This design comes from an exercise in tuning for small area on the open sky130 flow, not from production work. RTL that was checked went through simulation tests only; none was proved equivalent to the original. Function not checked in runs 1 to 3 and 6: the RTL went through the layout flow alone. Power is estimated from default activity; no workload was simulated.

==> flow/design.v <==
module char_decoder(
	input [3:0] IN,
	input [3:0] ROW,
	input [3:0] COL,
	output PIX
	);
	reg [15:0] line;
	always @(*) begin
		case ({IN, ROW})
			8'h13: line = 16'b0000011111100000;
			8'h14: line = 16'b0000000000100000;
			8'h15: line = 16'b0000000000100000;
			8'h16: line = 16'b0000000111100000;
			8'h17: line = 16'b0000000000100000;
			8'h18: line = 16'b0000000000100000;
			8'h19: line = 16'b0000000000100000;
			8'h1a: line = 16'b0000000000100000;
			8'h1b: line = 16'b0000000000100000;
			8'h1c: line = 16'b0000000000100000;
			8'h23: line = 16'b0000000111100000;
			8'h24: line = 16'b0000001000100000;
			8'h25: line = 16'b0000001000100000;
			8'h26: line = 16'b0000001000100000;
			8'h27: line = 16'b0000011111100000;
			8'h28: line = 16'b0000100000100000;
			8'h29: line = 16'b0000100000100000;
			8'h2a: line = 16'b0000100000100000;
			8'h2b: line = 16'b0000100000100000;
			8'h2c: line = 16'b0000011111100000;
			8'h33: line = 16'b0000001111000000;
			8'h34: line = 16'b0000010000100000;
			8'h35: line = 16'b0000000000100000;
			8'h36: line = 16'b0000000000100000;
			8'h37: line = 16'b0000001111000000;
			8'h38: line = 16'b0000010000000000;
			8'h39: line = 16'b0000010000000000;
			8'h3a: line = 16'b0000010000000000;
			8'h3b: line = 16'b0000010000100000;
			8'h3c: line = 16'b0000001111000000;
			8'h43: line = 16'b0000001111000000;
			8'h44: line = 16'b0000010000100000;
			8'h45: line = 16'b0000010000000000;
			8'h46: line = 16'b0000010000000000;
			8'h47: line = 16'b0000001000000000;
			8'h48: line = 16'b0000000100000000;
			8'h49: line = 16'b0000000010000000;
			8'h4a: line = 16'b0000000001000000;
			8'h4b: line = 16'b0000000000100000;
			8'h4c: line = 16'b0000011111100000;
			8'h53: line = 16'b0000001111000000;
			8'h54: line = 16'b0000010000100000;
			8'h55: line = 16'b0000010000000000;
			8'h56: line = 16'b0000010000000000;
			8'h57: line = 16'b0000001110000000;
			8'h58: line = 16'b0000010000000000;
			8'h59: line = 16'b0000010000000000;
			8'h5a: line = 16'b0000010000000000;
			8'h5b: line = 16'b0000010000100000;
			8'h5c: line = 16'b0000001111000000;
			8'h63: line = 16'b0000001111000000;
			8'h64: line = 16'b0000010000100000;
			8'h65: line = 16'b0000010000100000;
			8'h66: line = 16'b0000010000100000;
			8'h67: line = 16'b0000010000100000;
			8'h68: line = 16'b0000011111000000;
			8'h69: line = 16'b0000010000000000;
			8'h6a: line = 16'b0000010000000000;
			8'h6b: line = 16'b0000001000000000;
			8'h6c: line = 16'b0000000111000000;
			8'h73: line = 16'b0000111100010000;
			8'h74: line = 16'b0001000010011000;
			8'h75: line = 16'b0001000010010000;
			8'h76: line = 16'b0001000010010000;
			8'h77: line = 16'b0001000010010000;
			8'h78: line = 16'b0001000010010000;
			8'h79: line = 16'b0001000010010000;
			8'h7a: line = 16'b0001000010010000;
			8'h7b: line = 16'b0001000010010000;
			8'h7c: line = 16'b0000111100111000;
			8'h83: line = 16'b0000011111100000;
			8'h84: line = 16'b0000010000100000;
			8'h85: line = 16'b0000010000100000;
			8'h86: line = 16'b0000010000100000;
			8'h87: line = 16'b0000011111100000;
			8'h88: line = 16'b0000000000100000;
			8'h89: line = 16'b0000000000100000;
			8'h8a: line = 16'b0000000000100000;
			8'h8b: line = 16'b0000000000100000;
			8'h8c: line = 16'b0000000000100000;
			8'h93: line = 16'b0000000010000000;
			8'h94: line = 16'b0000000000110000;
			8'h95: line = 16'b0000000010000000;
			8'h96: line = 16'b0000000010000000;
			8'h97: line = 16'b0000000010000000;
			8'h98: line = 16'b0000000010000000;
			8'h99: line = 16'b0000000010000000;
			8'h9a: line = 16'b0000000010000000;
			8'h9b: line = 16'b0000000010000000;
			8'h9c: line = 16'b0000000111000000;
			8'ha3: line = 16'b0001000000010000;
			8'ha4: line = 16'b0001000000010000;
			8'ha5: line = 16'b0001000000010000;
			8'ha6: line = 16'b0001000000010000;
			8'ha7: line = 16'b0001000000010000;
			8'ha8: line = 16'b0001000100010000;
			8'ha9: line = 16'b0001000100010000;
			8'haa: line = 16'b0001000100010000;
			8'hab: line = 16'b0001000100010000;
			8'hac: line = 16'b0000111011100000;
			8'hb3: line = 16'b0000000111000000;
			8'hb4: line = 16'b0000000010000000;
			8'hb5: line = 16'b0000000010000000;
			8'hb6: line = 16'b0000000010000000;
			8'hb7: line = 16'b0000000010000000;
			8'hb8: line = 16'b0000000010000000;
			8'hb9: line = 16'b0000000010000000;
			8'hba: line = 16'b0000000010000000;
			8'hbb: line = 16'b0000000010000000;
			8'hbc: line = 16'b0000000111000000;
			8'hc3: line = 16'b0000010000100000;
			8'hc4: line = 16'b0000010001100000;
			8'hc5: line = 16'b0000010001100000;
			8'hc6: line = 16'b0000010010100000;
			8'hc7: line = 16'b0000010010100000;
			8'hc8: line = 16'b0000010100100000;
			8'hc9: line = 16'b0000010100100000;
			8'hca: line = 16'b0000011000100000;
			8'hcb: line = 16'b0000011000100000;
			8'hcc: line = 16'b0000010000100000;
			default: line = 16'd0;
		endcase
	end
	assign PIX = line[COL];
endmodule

(GOAL OF THE EXERCISE): In the records above, find the line with "8'h9b: line = 16'b0000000010000000;"; write out exactly that line and each one after it, stopping after the line with "8'hb5: line = 16'b0000000010000000;".

(RESPONSE AREA):
			8'h9b: line = 16'b0000000010000000;
			8'h9c: line = 16'b0000000111000000;
			8'ha3: line = 16'b0001000000010000;
			8'ha4: line = 16'b0001000000010000;
			8'ha5: line = 16'b0001000000010000;
			8'ha6: line = 16'b0001000000010000;
			8'ha7: line = 16'b0001000000010000;
			8'ha8: line = 16'b0001000100010000;
			8'ha9: line = 16'b0001000100010000;
			8'haa: line = 16'b0001000100010000;
			8'hab: line = 16'b0001000100010000;
			8'hac: line = 16'b0000111011100000;
			8'hb3: line = 16'b0000000111000000;
			8'hb4: line = 16'b0000000010000000;
			8'hb5: line = 16'b0000000010000000;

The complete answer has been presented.